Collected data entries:
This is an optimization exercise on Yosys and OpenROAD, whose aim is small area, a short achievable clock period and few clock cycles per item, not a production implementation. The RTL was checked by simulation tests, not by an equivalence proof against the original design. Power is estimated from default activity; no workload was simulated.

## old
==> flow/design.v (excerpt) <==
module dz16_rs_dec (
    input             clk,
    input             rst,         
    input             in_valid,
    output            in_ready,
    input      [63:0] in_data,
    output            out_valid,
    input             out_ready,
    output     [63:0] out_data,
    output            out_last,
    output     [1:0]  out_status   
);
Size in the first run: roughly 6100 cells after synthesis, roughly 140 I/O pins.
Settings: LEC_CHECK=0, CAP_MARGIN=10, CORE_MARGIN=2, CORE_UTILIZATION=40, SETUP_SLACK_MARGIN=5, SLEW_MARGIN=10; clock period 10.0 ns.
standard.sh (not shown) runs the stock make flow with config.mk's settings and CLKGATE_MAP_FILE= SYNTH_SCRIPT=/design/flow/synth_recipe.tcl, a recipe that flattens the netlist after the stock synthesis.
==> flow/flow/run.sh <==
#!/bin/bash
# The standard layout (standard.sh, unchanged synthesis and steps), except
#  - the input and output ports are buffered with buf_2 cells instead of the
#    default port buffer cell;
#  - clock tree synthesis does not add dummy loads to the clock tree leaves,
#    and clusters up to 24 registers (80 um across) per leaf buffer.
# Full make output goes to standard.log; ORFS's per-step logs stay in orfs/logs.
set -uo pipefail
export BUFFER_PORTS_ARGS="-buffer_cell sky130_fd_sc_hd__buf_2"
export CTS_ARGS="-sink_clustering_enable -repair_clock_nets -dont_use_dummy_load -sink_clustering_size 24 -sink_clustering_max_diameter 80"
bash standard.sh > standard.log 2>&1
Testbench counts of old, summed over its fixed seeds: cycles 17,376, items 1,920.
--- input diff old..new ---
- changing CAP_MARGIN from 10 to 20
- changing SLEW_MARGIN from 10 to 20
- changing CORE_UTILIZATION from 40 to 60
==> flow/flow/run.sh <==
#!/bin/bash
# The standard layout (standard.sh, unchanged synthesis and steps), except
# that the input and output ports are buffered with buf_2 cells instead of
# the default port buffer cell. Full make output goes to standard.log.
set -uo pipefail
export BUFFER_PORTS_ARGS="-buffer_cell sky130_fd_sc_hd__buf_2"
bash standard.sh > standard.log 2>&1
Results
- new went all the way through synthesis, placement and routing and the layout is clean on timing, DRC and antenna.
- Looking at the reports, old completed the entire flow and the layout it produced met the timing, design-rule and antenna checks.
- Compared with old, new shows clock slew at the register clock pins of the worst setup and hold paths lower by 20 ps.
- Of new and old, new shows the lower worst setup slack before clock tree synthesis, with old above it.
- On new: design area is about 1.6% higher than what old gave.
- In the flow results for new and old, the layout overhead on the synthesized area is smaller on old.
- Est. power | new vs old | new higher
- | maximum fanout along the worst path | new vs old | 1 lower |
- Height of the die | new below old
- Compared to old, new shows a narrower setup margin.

---

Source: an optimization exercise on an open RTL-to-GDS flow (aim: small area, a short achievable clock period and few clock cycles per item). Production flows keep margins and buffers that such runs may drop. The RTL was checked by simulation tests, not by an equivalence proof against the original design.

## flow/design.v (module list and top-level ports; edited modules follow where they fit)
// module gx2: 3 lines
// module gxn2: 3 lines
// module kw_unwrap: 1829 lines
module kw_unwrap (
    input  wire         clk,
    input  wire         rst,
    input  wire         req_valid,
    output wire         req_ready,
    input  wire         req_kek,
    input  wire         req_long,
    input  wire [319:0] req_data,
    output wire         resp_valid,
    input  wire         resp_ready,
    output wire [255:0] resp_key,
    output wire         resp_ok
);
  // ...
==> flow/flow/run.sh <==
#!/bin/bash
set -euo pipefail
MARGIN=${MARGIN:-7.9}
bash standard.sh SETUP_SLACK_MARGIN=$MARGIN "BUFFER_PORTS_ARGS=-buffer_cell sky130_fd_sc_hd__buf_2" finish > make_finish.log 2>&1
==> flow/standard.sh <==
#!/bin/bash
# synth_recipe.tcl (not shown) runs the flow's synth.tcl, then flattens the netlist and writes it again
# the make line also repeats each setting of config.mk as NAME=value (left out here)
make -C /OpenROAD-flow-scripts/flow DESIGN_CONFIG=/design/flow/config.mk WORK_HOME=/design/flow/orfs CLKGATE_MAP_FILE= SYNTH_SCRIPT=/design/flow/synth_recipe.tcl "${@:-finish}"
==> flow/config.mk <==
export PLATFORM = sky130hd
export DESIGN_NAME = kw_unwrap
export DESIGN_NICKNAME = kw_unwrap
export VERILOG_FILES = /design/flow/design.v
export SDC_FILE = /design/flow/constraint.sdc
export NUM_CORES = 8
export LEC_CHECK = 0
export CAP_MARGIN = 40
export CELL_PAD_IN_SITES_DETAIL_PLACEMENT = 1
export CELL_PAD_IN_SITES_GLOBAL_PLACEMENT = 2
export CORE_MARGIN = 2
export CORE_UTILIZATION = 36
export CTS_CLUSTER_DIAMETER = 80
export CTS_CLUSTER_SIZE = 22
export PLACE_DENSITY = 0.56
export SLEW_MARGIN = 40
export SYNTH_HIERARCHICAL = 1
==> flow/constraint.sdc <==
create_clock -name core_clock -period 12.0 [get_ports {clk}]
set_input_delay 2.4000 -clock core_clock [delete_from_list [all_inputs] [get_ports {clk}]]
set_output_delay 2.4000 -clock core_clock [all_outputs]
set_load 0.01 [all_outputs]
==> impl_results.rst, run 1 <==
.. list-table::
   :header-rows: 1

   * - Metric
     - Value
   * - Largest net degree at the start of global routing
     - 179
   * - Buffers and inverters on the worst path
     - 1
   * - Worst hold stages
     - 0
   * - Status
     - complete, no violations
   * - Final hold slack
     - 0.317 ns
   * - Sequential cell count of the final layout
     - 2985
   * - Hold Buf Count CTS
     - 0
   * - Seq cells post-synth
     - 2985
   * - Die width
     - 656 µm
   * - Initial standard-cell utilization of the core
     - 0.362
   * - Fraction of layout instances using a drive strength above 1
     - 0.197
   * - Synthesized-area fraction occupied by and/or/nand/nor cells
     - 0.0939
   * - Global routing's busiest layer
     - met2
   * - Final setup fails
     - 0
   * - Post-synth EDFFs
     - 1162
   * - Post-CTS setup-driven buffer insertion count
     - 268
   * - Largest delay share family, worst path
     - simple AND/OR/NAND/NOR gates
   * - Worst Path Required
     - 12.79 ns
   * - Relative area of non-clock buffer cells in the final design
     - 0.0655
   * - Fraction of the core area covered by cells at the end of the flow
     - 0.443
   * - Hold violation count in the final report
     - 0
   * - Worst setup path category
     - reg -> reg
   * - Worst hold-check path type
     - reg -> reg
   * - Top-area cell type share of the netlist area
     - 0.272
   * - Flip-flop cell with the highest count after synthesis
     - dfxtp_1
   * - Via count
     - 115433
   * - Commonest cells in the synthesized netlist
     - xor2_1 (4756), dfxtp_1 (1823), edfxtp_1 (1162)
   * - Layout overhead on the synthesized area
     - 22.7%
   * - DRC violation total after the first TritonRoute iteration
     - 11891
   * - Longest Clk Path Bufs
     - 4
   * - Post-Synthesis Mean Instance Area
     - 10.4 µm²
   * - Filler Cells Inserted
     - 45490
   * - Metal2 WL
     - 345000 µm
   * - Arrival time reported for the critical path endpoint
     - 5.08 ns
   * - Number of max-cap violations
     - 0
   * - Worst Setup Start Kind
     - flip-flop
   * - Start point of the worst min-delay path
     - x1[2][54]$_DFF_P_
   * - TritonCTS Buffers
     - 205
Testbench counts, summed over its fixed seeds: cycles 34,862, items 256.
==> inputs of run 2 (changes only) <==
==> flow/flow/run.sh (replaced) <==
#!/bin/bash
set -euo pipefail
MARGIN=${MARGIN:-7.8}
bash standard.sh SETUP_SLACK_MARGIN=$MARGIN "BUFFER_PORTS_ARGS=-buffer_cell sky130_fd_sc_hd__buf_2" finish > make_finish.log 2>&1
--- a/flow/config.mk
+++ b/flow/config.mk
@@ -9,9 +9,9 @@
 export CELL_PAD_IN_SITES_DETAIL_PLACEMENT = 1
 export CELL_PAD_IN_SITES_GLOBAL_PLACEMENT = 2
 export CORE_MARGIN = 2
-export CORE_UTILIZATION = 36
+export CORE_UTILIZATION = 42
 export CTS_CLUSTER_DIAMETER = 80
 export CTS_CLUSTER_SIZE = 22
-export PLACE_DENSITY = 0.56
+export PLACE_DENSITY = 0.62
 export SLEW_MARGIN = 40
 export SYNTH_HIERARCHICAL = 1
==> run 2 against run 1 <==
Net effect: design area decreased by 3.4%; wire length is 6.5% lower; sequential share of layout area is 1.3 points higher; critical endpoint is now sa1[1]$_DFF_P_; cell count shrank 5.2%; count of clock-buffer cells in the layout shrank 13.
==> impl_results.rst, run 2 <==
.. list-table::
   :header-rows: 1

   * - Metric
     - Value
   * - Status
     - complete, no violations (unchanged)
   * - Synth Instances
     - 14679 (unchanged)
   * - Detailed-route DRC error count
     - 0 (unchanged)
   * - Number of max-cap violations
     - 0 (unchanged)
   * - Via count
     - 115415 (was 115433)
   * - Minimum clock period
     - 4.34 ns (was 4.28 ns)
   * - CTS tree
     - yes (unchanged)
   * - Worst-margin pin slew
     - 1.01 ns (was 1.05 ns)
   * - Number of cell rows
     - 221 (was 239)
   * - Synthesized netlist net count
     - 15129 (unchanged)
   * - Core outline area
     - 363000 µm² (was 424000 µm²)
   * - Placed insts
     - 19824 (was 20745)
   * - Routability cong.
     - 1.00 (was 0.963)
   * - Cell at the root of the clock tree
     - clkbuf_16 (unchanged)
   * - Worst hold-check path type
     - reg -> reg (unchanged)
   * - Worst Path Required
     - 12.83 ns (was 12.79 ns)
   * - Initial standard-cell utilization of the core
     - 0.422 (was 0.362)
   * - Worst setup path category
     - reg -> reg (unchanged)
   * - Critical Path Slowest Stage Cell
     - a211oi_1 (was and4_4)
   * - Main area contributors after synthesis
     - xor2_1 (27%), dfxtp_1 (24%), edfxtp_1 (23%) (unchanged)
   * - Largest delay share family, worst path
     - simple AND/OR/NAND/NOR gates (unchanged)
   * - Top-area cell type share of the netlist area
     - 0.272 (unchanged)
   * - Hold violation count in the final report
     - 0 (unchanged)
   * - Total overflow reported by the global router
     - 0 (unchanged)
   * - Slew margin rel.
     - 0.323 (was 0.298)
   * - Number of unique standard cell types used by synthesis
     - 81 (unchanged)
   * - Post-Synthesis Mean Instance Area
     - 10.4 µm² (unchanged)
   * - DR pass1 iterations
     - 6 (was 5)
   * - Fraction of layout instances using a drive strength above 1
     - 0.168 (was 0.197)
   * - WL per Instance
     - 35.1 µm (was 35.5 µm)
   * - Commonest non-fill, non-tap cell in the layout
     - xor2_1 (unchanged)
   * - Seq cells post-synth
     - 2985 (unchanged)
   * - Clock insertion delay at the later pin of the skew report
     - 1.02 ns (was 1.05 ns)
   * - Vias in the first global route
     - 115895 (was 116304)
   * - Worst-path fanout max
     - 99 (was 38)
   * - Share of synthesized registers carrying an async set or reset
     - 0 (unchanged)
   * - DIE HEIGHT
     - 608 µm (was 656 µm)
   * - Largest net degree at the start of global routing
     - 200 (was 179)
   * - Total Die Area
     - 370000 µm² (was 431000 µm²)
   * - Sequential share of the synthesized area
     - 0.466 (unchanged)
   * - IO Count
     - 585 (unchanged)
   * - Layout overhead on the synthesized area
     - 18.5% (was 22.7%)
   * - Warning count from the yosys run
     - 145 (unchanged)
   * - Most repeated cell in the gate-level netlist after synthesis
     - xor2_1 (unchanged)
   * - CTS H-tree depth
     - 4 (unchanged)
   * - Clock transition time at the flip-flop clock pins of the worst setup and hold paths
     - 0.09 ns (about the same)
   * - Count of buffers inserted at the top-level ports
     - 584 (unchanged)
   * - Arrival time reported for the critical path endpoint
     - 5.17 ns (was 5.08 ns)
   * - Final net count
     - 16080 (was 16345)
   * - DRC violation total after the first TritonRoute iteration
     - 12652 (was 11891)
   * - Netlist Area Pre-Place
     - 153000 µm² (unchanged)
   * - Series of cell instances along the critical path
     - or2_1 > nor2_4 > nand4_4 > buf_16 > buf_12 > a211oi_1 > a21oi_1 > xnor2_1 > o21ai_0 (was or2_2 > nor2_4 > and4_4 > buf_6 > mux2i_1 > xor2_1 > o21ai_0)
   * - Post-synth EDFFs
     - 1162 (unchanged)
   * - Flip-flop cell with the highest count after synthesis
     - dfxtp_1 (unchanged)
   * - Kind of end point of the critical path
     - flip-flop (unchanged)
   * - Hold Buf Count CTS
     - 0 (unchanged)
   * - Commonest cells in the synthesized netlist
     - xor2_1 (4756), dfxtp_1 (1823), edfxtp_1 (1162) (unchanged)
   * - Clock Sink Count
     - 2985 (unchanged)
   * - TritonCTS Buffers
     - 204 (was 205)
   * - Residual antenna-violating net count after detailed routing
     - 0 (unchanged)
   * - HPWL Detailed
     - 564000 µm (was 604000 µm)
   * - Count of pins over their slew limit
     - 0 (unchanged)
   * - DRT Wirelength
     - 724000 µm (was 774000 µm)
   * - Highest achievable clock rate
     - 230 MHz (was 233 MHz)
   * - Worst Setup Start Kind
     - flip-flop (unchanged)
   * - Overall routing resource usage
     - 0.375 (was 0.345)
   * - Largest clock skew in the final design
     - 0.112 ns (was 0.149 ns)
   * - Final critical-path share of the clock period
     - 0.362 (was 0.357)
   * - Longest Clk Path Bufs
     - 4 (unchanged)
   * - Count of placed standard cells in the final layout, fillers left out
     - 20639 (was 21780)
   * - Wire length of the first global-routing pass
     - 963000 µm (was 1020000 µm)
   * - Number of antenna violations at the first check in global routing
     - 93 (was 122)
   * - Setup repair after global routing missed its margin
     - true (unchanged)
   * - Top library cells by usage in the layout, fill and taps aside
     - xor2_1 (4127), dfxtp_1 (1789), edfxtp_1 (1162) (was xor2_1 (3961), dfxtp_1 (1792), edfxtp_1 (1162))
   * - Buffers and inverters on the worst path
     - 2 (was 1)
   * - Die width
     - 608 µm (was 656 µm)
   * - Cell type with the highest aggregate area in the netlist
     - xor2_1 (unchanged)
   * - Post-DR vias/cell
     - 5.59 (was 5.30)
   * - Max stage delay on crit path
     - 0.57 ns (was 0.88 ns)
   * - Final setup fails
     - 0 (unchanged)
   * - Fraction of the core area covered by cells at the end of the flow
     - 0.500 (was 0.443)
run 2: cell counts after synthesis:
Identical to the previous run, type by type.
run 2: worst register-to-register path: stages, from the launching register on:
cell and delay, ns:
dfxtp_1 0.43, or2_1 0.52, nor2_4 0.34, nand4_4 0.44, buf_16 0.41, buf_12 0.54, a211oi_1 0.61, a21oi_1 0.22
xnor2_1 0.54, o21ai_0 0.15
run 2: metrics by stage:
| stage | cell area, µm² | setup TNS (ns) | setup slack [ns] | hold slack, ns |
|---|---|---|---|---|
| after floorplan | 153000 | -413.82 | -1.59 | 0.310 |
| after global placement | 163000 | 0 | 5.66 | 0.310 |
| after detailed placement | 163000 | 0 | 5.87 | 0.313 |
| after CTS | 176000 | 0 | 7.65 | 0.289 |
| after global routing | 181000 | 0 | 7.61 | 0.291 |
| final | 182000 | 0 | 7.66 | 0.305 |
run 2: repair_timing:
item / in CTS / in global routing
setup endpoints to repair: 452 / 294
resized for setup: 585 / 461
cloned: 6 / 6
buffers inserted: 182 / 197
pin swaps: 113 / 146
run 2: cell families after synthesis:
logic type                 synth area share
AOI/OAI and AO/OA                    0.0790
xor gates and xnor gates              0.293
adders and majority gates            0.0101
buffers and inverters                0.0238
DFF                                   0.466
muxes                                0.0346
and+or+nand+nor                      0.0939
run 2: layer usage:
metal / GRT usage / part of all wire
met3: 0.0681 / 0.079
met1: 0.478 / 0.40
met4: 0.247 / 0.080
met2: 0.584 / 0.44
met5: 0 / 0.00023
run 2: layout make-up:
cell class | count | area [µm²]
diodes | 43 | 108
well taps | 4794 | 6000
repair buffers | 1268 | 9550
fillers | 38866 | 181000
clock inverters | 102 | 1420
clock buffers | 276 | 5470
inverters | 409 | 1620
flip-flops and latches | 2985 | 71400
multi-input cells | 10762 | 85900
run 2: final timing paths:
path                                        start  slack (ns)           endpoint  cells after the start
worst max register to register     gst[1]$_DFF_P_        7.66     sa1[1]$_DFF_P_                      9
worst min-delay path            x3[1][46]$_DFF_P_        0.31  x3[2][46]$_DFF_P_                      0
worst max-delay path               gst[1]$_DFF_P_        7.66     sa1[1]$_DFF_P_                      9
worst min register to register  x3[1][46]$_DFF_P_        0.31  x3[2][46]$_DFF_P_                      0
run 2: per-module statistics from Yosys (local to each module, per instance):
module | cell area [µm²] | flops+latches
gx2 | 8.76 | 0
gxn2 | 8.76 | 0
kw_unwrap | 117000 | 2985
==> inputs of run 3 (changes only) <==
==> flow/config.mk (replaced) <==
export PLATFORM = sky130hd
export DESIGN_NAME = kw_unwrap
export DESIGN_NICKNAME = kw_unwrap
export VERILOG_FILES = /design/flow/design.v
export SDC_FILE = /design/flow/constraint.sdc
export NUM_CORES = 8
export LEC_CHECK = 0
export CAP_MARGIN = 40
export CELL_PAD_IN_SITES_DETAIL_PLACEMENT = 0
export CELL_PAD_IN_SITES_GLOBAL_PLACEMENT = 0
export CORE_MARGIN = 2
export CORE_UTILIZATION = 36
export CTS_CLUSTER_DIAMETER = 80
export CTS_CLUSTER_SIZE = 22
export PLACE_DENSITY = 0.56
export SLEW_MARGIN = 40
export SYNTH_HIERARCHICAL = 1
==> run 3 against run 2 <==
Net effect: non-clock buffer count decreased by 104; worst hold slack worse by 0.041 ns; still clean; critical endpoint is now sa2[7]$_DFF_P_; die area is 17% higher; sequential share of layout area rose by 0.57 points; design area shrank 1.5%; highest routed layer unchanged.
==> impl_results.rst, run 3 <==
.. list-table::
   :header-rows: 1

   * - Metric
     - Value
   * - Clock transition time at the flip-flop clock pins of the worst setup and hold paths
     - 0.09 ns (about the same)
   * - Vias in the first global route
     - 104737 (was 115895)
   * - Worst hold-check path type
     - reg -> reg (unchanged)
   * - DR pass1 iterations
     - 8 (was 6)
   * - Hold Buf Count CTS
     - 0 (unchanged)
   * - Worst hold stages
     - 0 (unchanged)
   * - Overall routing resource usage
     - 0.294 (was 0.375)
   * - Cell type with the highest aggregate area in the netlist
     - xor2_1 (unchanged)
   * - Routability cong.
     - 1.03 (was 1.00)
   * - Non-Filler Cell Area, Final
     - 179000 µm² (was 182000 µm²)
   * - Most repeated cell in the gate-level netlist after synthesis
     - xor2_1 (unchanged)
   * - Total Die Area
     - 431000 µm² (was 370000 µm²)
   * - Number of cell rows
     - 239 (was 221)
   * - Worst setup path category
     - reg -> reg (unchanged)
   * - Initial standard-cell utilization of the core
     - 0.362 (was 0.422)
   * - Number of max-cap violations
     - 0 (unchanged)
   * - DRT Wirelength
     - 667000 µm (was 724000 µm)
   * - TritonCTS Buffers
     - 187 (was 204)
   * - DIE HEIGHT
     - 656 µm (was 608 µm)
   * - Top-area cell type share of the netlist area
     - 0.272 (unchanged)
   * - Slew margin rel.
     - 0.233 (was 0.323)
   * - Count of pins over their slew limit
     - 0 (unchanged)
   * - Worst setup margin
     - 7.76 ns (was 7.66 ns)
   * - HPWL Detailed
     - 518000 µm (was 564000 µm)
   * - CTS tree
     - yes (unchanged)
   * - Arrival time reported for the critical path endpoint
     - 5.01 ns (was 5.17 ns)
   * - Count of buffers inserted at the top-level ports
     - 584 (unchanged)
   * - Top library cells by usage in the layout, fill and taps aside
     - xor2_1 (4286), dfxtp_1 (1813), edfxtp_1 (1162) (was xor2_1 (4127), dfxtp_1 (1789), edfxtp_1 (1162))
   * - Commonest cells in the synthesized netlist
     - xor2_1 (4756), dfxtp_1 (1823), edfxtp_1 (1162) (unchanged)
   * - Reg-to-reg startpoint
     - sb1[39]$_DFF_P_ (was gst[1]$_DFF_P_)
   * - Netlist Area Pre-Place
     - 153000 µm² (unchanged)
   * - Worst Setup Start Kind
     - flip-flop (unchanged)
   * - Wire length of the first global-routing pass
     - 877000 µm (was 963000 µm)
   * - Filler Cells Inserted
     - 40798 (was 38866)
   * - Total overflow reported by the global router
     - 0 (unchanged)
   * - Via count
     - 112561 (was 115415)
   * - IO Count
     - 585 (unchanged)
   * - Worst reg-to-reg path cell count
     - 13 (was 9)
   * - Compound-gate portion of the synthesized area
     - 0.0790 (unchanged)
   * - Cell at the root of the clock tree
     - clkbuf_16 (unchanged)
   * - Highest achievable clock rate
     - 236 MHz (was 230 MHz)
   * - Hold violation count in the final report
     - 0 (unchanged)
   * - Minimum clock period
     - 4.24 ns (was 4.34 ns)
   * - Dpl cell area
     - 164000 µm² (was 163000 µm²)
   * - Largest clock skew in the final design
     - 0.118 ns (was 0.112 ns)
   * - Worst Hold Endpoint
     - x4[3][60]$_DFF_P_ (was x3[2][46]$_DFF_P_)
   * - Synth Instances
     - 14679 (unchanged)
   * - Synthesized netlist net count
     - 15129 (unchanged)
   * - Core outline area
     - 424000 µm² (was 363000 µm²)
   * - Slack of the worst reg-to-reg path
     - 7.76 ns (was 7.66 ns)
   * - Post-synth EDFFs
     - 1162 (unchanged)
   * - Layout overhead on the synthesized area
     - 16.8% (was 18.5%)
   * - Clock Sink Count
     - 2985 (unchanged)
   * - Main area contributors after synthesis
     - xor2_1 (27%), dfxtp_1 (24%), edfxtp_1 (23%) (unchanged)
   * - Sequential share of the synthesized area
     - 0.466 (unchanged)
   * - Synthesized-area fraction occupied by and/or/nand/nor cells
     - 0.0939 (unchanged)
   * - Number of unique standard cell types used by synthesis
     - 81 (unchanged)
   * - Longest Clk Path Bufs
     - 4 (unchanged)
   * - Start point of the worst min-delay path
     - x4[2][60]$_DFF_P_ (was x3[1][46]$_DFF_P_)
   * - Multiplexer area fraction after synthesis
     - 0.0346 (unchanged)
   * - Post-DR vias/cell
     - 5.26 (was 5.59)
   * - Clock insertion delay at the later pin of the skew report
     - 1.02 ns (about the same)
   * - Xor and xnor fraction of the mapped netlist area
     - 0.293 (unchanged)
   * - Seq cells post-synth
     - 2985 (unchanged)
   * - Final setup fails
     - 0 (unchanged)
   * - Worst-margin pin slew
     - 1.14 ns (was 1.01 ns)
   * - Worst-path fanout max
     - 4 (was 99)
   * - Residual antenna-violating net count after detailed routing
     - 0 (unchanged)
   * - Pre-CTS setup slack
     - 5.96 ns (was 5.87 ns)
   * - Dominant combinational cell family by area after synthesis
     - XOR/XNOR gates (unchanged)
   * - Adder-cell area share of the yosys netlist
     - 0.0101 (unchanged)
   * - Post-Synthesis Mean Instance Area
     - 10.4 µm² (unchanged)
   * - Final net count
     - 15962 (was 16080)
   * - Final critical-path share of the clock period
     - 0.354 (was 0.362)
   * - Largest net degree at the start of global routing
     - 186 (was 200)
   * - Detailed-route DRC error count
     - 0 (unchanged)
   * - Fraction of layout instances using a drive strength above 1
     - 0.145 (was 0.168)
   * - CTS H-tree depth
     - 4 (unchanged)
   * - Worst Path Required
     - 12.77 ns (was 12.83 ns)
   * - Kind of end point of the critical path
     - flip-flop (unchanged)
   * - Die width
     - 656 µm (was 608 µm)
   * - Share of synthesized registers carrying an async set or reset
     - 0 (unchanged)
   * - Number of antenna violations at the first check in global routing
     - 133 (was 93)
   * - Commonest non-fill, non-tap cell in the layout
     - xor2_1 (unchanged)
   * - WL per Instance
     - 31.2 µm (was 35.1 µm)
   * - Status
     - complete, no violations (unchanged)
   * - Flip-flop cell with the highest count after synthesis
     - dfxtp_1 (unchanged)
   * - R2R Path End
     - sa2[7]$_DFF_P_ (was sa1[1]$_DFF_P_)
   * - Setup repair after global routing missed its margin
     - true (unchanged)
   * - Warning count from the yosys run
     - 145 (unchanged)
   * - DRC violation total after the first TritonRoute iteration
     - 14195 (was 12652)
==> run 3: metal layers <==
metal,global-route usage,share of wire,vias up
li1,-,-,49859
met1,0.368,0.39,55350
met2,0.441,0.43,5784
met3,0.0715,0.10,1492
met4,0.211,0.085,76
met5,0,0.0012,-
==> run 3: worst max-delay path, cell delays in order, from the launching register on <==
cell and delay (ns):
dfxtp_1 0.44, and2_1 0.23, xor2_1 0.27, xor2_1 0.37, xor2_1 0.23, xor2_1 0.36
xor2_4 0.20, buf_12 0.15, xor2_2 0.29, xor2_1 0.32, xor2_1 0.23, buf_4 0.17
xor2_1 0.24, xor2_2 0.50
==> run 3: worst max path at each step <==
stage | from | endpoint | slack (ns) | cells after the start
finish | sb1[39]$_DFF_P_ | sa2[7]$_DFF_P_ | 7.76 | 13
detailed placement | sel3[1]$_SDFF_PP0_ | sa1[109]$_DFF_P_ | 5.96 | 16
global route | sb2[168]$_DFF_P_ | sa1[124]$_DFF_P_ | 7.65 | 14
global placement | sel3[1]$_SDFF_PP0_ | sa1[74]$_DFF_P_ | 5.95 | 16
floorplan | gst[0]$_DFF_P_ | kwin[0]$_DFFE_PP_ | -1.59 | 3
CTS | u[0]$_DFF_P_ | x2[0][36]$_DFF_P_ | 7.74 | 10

---

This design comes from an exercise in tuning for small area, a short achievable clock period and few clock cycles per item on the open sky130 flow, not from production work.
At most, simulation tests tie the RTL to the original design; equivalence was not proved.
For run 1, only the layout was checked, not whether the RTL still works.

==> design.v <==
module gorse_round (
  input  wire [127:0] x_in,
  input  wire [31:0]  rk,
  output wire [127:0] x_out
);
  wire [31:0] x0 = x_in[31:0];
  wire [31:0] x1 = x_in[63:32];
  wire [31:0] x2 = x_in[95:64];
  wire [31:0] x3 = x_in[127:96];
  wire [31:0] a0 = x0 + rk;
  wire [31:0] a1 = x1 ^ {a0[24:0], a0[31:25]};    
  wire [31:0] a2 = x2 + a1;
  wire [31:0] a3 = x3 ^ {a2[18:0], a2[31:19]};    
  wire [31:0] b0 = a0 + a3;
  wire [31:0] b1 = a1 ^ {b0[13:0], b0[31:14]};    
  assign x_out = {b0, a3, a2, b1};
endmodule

### [Task goal]
Copy the lines above that hold the word "tests".

### [Problem solution]
This is an optimization exercise on Yosys and OpenROAD, whose aim is small area, a short achievable clock period and few clock cycles per item, not a production implementation. The RTL was checked by simulation tests, not by an equivalence proof against the original design. Power is estimated from default activity; no workload was simulated.
Source: an optimization exercise on an open RTL-to-GDS flow (aim: small area, a short achievable clock period and few clock cycles per item). Production flows keep margins and buffers that such runs may drop. The RTL was checked by simulation tests, not by an equivalence proof against the original design.
At most, simulation tests tie the RTL to the original design; equivalence was not proved.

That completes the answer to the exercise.